====== Dataset
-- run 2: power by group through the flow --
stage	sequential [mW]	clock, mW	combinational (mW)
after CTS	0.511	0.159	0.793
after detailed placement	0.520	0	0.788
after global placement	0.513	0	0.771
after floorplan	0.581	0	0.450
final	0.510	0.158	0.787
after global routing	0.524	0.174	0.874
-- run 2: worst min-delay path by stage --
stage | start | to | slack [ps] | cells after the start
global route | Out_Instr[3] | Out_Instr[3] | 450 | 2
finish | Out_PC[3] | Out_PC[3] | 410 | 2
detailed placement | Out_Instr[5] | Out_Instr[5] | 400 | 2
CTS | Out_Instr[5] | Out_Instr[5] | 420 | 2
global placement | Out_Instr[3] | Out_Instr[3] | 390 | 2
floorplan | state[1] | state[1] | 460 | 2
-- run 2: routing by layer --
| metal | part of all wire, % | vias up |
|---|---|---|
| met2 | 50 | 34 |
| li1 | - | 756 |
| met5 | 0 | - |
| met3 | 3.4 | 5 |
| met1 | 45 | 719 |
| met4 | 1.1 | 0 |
============
### Aim of the exercise:
Across the records above, in how many lines does the string "global" appear? Reply with the figure alone.

### Exercise answer:
4